Your goal: Set down each entry again exactly as written.
[Task material]
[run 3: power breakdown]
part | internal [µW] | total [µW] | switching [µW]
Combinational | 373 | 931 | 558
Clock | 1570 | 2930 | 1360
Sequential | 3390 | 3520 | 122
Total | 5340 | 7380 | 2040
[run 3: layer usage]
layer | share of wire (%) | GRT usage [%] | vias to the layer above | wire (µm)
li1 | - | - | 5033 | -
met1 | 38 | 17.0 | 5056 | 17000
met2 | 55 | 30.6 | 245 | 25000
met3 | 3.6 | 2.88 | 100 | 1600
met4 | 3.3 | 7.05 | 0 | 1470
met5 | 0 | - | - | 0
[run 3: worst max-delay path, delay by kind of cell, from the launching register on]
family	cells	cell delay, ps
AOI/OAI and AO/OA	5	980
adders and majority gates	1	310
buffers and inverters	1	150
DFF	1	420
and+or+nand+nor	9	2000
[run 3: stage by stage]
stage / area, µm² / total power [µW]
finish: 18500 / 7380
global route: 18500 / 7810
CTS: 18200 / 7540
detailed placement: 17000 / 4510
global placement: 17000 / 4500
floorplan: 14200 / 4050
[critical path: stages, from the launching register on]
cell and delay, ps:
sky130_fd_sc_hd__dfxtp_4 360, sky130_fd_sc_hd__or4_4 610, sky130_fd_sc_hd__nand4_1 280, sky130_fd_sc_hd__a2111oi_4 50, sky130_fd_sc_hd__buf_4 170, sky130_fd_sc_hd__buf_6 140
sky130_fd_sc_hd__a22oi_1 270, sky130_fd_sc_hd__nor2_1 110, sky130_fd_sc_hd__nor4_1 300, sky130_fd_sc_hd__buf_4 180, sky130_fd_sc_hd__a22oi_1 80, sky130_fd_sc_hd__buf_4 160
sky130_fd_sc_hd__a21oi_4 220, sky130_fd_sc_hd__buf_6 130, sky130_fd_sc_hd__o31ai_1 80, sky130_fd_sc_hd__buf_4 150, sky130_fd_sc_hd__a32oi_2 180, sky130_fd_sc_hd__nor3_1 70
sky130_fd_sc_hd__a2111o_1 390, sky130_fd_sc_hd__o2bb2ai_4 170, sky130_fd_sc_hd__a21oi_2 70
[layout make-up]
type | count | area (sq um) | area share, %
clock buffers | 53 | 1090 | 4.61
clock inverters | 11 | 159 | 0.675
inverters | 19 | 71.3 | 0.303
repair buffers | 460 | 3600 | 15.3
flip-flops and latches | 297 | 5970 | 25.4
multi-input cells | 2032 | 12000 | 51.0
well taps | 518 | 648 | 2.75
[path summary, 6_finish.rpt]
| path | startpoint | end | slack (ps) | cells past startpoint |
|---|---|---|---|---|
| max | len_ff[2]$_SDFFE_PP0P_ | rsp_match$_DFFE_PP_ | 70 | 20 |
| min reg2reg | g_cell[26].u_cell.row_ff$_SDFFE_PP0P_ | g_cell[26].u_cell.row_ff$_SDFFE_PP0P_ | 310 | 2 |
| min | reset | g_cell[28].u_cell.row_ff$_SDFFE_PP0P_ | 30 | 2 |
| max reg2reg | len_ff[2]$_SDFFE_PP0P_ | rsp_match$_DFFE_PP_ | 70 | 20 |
--- src/design/gimbal_frame_deframer_top.sv ---
// Byte-serial frame parser: hunts for the start byte '>', checks the command/length header
// against its additive checksum, forwards each payload byte with its index and checks the
// mod-256 body checksum. Every input beat yields exactly one result beat carrying a status
// code. One beat is taken per clock cycle while the output is not stalled; the path has two
// register stages, the input register and the result register: a beat accepted into the
// input register moves into the result register when the output is free, with the whole
// per-byte phase and checksum update done combinationally between them. Output backpressure
// stalls both registers, and input ready follows output ready combinationally.
module gimbal_frame_deframer_top (
    input logic       i_clk,
    input logic       i_rst_n,
    gfd_in_if.sink    i_rx,
    gfd_out_if.source o_res
);
    import gfd_pkg::*;

    logic       r_in_valid;
    logic [7:0] r_in_byte;
    logic       r_out_valid;
    t_result    r_out_data;
    t_result    res;
    logic       out_free;
    logic       step;

    assign out_free   = !r_out_valid || o_res.ready;
    assign step       = r_in_valid && out_free;
    assign i_rx.ready = !r_in_valid || step;

    always_ff @(posedge i_clk) begin
        if (!i_rst_n) begin
            r_in_valid <= 1'b0;
        end else if (i_rx.ready) begin
            r_in_valid <= i_rx.valid;
        end
    end

    always_ff @(posedge i_clk) begin
        if (i_rx.valid && i_rx.ready) begin
            r_in_byte <= i_rx.rx_byte;
        end
    end

    gfd_parser u_parser (
        .i_clk   (i_clk),
        .i_rst_n (i_rst_n),
        .i_step  (step),
        .i_byte  (r_in_byte),
        .o_res   (res)
    );

    always_ff @(posedge i_clk) begin
        if (!i_rst_n) begin
            r_out_valid <= 1'b0;
        end else if (out_free) begin
            r_out_valid <= r_in_valid;
        end
    end

    always_ff @(posedge i_clk) begin
        if (step) begin
            r_out_data <= res;
        end
    end

    assign o_res.valid = r_out_valid;
    assign o_res.data  = r_out_data;

endmodule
[/Task material]
Response area:
[run 3: power breakdown]
part | internal [µW] | total [µW] | switching [µW]
Combinational | 373 | 931 | 558
Clock | 1570 | 2930 | 1360
Sequential | 3390 | 3520 | 122
Total | 5340 | 7380 | 2040
[run 3: layer usage]
layer | share of wire (%) | GRT usage [%] | vias to the layer above | wire (µm)
li1 | - | - | 5033 | -
met1 | 38 | 17.0 | 5056 | 17000
met2 | 55 | 30.6 | 245 | 25000
met3 | 3.6 | 2.88 | 100 | 1600
met4 | 3.3 | 7.05 | 0 | 1470
met5 | 0 | - | - | 0
[run 3: worst max-delay path, delay by kind of cell, from the launching register on]
family	cells	cell delay, ps
AOI/OAI and AO/OA	5	980
adders and majority gates	1	310
buffers and inverters	1	150
DFF	1	420
and+or+nand+nor	9	2000
[run 3: stage by stage]
stage / area, µm² / total power [µW]
finish: 18500 / 7380
global route: 18500 / 7810
CTS: 18200 / 7540
detailed placement: 17000 / 4510
global placement: 17000 / 4500
floorplan: 14200 / 4050
[critical path: stages, from the launching register on]
cell and delay, ps:
sky130_fd_sc_hd__dfxtp_4 360, sky130_fd_sc_hd__or4_4 610, sky130_fd_sc_hd__nand4_1 280, sky130_fd_sc_hd__a2111oi_4 50, sky130_fd_sc_hd__buf_4 170, sky130_fd_sc_hd__buf_6 140
sky130_fd_sc_hd__a22oi_1 270, sky130_fd_sc_hd__nor2_1 110, sky130_fd_sc_hd__nor4_1 300, sky130_fd_sc_hd__buf_4 180, sky130_fd_sc_hd__a22oi_1 80, sky130_fd_sc_hd__buf_4 160
sky130_fd_sc_hd__a21oi_4 220, sky130_fd_sc_hd__buf_6 130, sky130_fd_sc_hd__o31ai_1 80, sky130_fd_sc_hd__buf_4 150, sky130_fd_sc_hd__a32oi_2 180, sky130_fd_sc_hd__nor3_1 70
sky130_fd_sc_hd__a2111o_1 390, sky130_fd_sc_hd__o2bb2ai_4 170, sky130_fd_sc_hd__a21oi_2 70
[layout make-up]
type | count | area (sq um) | area share, %
clock buffers | 53 | 1090 | 4.61
clock inverters | 11 | 159 | 0.675
inverters | 19 | 71.3 | 0.303
repair buffers | 460 | 3600 | 15.3
flip-flops and latches | 297 | 5970 | 25.4
multi-input cells | 2032 | 12000 | 51.0
well taps | 518 | 648 | 2.75
[path summary, 6_finish.rpt]
| path | startpoint | end | slack (ps) | cells past startpoint |
|---|---|---|---|---|
| max | len_ff[2]$_SDFFE_PP0P_ | rsp_match$_DFFE_PP_ | 70 | 20 |
| min reg2reg | g_cell[26].u_cell.row_ff$_SDFFE_PP0P_ | g_cell[26].u_cell.row_ff$_SDFFE_PP0P_ | 310 | 2 |
| min | reset | g_cell[28].u_cell.row_ff$_SDFFE_PP0P_ | 30 | 2 |
| max reg2reg | len_ff[2]$_SDFFE_PP0P_ | rsp_match$_DFFE_PP_ | 70 | 20 |
--- src/design/gimbal_frame_deframer_top.sv ---
// Byte-serial frame parser: hunts for the start byte '>', checks the command/length header
// against its additive checksum, forwards each payload byte with its index and checks the
// mod-256 body checksum. Every input beat yields exactly one result beat carrying a status
// code. One beat is taken per clock cycle while the output is not stalled; the path has two
// register stages, the input register and the result register: a beat accepted into the
// input register moves into the result register when the output is free, with the whole
// per-byte phase and checksum update done combinationally between them. Output backpressure
// stalls both registers, and input ready follows output ready combinationally.
module gimbal_frame_deframer_top (
    input logic       i_clk,
    input logic       i_rst_n,
    gfd_in_if.sink    i_rx,
    gfd_out_if.source o_res
);
    import gfd_pkg::*;

    logic       r_in_valid;
    logic [7:0] r_in_byte;
    logic       r_out_valid;
    t_result    r_out_data;
    t_result    res;
    logic       out_free;
    logic       step;

    assign out_free   = !r_out_valid || o_res.ready;
    assign step       = r_in_valid && out_free;
    assign i_rx.ready = !r_in_valid || step;

    always_ff @(posedge i_clk) begin
        if (!i_rst_n) begin
            r_in_valid <= 1'b0;
        end else if (i_rx.ready) begin
            r_in_valid <= i_rx.valid;
        end
    end

    always_ff @(posedge i_clk) begin
        if (i_rx.valid && i_rx.ready) begin
            r_in_byte <= i_rx.rx_byte;
        end
    end

    gfd_parser u_parser (
        .i_clk   (i_clk),
        .i_rst_n (i_rst_n),
        .i_step  (step),
        .i_byte  (r_in_byte),
        .o_res   (res)
    );

    always_ff @(posedge i_clk) begin
        if (!i_rst_n) begin
            r_out_valid <= 1'b0;
        end else if (out_free) begin
            r_out_valid <= r_in_valid;
        end
    end

    always_ff @(posedge i_clk) begin
        if (step) begin
            r_out_data <= res;
        end
    end

    assign o_res.valid = r_out_valid;
    assign o_res.data  = r_out_data;

endmodule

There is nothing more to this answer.